» Aim of the exercise: Print the data below exactly, but only the lines from the one containing "- core utilization rises by 0.37 points" down to the one containing "- wire length rises by 17%", inclusive.

» Records from a data source:
────────────────────

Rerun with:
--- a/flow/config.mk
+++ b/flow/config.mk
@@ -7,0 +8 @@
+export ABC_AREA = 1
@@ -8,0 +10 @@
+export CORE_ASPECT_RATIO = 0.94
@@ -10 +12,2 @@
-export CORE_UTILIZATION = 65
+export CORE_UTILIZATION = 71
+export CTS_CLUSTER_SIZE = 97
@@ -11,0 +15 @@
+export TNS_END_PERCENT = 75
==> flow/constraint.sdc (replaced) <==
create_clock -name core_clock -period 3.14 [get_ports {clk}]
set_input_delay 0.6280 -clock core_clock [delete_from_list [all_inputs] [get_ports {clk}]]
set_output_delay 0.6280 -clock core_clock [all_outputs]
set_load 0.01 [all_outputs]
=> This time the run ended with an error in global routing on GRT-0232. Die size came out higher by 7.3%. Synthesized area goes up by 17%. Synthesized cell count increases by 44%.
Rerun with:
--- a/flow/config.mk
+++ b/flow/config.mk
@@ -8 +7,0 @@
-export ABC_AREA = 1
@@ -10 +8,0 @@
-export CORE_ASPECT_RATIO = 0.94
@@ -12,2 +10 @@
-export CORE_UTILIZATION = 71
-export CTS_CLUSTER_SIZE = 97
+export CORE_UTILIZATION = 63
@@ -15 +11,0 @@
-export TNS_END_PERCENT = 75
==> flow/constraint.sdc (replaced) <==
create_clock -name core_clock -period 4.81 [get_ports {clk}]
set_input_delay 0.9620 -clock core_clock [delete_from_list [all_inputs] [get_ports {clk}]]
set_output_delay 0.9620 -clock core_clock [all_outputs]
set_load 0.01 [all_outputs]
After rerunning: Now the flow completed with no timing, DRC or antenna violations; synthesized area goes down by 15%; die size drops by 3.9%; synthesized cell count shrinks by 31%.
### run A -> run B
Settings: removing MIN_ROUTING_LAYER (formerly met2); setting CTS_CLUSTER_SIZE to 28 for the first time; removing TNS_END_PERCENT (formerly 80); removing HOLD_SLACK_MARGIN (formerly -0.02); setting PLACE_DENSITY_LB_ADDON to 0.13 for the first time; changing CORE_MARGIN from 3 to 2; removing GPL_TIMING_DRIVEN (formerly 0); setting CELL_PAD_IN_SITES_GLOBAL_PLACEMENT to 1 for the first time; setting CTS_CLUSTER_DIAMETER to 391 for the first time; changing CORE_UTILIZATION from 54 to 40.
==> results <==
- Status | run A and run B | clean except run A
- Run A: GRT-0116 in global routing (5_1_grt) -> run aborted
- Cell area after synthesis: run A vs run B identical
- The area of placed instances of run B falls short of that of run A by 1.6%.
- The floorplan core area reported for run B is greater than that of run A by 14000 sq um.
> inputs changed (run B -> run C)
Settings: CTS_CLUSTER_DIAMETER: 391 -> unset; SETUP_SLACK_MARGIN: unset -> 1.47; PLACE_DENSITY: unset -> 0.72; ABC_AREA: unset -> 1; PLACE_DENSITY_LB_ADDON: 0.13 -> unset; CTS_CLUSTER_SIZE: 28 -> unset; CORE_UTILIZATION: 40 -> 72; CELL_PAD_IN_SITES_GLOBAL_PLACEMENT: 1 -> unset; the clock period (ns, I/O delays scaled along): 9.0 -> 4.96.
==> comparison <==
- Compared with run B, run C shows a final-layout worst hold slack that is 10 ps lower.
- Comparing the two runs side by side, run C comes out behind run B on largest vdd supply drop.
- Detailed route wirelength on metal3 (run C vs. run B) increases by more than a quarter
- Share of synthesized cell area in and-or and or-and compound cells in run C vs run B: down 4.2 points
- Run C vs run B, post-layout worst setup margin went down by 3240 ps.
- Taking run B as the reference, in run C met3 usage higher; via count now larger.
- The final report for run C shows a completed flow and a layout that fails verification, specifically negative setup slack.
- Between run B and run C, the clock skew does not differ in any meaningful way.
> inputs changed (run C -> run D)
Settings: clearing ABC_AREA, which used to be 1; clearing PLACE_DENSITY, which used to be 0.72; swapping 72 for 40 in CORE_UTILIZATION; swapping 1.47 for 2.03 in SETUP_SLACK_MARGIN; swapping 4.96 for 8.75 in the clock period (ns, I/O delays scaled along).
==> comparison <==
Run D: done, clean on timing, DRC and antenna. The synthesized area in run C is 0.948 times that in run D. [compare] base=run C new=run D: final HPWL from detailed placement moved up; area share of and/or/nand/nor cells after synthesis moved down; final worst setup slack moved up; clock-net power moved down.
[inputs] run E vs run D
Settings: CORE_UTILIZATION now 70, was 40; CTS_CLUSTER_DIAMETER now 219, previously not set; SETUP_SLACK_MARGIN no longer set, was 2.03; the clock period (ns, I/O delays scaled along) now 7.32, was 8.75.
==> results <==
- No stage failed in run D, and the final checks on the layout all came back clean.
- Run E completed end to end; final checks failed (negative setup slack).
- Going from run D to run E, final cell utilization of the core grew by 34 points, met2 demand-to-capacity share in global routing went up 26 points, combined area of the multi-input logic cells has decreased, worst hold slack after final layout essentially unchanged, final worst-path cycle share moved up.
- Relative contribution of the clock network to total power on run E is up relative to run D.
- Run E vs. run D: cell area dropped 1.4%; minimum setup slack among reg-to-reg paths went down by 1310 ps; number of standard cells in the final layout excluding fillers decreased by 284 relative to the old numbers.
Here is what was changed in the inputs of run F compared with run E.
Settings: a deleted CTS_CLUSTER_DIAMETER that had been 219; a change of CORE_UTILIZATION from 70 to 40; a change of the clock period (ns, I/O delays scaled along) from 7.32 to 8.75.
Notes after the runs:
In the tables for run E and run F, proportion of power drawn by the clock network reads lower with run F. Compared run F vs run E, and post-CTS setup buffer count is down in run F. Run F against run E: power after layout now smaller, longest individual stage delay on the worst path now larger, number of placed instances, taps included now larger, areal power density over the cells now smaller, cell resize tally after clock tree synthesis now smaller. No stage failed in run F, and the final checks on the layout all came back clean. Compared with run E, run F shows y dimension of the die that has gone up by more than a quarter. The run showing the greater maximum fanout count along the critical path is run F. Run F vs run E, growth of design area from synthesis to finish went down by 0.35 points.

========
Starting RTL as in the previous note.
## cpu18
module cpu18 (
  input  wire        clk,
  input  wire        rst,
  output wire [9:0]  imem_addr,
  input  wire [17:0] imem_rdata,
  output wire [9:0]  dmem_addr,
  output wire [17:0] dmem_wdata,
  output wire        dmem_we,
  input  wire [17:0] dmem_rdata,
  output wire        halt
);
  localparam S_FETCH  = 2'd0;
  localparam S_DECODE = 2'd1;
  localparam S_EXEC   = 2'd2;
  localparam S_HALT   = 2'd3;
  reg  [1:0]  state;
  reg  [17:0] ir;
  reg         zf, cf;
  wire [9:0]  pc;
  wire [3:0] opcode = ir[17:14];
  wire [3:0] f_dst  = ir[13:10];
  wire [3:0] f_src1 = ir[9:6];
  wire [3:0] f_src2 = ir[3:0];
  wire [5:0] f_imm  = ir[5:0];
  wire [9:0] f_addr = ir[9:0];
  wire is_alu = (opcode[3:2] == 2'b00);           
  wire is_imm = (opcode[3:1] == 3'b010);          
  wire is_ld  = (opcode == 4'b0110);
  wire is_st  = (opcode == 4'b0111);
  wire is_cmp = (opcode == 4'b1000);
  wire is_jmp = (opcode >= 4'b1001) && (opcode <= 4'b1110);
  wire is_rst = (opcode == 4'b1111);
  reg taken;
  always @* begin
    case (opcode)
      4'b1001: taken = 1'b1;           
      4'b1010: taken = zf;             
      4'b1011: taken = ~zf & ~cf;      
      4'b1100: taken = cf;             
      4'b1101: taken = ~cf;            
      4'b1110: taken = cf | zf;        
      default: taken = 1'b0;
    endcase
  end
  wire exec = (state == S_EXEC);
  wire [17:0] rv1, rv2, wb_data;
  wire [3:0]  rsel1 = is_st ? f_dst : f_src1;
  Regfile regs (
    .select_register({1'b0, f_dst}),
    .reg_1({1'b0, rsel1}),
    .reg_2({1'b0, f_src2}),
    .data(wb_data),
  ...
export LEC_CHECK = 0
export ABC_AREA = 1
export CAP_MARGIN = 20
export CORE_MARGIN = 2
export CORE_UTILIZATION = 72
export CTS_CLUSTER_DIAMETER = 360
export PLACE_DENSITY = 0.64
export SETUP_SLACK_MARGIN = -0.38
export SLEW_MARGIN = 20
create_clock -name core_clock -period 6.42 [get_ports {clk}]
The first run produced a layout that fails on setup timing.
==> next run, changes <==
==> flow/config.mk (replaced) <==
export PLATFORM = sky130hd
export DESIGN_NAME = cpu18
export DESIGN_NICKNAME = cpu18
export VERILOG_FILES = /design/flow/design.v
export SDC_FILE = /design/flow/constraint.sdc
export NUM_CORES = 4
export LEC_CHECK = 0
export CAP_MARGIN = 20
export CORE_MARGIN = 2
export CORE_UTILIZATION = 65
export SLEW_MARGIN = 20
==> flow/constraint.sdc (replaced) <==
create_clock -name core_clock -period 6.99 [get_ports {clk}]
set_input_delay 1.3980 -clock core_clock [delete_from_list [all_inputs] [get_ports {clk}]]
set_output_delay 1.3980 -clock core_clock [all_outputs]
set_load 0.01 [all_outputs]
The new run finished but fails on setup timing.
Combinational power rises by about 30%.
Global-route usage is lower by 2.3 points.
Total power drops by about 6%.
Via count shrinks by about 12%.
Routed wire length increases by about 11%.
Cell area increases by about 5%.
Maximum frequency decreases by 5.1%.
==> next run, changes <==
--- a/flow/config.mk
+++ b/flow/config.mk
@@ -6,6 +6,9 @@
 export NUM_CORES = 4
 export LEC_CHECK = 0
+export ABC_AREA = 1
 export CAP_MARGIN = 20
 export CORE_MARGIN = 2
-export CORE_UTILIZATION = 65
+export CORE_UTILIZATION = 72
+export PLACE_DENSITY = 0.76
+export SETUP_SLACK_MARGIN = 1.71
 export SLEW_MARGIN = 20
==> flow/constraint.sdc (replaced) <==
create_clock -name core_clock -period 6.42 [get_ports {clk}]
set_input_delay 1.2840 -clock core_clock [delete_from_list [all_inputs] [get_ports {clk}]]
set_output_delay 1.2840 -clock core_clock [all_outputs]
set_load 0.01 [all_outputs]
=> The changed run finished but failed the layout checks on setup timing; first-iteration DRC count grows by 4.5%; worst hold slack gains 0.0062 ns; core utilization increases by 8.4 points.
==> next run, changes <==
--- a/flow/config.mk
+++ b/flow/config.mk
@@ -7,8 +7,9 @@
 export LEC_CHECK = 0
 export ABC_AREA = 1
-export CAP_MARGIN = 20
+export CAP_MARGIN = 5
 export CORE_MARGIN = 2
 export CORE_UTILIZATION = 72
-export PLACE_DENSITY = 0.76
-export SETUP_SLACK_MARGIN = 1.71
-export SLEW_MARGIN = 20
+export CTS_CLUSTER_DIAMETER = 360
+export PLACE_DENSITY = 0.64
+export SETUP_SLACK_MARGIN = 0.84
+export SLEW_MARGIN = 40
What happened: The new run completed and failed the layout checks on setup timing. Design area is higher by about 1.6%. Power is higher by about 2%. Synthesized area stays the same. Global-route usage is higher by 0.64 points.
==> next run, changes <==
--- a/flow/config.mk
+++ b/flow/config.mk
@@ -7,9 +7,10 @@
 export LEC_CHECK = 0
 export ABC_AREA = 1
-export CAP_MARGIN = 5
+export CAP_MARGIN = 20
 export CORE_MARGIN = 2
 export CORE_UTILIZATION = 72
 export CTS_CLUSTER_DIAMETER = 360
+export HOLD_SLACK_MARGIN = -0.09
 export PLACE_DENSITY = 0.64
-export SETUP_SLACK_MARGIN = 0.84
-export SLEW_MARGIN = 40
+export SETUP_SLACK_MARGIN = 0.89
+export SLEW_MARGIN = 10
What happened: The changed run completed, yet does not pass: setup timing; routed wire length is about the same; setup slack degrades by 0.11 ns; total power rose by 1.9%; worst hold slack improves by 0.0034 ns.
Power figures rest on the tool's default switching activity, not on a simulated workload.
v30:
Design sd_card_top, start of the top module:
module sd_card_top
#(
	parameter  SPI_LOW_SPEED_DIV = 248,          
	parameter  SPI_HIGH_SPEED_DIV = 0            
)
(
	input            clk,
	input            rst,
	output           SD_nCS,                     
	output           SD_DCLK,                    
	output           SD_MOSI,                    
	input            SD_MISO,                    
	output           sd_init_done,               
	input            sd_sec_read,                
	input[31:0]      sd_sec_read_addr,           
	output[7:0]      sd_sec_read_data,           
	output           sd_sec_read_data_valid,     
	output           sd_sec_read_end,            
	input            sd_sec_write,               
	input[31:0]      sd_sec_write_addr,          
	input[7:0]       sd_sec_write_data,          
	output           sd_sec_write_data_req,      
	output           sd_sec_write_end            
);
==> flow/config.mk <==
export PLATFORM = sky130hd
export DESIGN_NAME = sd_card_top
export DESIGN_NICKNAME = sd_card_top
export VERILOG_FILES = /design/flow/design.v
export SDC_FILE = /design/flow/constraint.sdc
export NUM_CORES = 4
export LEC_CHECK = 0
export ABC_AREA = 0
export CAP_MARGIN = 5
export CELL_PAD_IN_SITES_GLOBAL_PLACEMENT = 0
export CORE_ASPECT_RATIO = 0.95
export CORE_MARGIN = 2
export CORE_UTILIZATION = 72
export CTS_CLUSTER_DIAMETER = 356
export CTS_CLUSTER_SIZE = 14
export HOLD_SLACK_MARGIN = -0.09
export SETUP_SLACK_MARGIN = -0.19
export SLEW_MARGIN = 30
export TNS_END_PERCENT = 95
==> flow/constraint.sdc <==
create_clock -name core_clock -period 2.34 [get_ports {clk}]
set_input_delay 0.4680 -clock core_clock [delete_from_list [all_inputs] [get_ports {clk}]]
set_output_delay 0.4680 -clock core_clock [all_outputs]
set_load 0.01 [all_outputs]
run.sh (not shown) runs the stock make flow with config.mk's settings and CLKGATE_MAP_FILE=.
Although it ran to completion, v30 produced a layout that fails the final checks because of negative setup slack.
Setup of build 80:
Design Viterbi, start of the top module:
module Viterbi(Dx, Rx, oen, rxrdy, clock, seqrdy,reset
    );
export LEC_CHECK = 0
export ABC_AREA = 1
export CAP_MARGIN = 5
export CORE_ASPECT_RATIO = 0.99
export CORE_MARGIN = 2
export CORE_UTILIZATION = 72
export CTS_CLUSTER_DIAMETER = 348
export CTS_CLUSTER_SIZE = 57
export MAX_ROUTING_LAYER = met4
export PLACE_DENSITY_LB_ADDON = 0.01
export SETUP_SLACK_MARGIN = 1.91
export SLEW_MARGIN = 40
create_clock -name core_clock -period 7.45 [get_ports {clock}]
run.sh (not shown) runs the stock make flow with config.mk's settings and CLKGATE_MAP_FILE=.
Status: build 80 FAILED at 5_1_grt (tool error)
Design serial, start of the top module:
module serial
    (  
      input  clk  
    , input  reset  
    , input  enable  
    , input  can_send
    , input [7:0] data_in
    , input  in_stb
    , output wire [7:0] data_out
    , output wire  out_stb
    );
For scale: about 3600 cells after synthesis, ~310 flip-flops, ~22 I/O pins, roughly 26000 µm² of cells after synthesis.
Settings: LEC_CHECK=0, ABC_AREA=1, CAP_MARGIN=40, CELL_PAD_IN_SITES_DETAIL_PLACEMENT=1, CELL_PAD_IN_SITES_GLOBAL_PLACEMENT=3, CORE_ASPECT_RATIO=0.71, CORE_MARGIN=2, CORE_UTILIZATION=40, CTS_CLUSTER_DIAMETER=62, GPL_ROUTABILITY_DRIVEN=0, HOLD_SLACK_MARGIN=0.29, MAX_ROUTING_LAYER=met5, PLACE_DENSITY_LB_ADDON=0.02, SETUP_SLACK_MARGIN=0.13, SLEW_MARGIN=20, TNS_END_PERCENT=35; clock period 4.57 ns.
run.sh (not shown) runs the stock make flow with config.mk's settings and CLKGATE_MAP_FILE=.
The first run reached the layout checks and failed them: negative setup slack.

────────────────────

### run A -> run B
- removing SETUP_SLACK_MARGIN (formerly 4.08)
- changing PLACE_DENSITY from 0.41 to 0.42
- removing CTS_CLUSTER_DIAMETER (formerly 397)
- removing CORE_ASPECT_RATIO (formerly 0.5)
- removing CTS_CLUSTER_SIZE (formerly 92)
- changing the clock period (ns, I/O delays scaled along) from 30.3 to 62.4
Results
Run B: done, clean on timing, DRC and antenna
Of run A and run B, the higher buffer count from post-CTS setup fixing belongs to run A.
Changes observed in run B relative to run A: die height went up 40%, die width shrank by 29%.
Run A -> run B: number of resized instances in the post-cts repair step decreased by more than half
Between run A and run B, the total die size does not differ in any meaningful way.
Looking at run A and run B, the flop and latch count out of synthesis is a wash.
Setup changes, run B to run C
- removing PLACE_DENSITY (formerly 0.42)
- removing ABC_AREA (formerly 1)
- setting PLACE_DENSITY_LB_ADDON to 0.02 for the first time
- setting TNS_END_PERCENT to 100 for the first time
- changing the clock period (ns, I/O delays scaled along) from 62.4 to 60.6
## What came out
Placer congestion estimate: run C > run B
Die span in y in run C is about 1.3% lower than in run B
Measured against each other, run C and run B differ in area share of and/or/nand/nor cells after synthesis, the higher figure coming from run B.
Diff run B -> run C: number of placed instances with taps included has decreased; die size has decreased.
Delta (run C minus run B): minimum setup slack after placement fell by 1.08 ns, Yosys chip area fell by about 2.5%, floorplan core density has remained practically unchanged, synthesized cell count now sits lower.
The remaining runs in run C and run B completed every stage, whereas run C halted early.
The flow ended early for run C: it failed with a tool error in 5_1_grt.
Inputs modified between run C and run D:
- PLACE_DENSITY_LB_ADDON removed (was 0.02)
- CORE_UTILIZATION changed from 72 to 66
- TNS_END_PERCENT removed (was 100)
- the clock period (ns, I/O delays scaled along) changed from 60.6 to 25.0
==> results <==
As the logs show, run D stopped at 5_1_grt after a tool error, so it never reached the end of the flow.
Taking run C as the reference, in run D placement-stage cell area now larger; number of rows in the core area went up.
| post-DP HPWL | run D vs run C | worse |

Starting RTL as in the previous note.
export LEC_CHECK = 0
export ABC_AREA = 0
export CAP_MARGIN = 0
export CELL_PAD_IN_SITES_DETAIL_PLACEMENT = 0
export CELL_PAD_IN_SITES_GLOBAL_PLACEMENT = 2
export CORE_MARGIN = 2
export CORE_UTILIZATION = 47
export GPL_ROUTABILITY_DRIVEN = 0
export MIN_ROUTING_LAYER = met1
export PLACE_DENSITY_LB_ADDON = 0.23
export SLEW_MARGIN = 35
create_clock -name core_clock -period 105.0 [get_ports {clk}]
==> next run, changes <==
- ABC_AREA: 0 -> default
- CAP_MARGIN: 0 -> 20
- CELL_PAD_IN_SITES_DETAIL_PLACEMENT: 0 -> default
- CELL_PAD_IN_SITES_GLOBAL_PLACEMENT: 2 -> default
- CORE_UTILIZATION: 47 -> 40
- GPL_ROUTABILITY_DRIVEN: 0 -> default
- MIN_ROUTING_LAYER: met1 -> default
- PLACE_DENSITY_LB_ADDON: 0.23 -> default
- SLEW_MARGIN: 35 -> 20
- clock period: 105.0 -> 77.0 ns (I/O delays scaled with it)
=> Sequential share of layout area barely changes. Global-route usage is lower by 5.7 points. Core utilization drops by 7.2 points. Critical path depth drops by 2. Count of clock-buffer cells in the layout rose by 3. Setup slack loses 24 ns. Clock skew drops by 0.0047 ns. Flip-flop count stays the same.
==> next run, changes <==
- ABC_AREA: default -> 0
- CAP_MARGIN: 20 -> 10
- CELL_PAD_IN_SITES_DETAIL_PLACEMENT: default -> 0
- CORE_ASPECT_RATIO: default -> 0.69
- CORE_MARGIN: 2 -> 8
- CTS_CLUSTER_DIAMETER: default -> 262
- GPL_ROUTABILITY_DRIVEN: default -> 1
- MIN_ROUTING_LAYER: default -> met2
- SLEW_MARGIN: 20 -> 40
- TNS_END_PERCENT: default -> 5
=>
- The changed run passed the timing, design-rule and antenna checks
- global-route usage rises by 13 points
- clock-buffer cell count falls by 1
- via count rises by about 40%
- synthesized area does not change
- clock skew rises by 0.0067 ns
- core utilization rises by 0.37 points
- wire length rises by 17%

────────────────────

» Solution for this task:
- core utilization rises by 0.37 points
- wire length rises by 17%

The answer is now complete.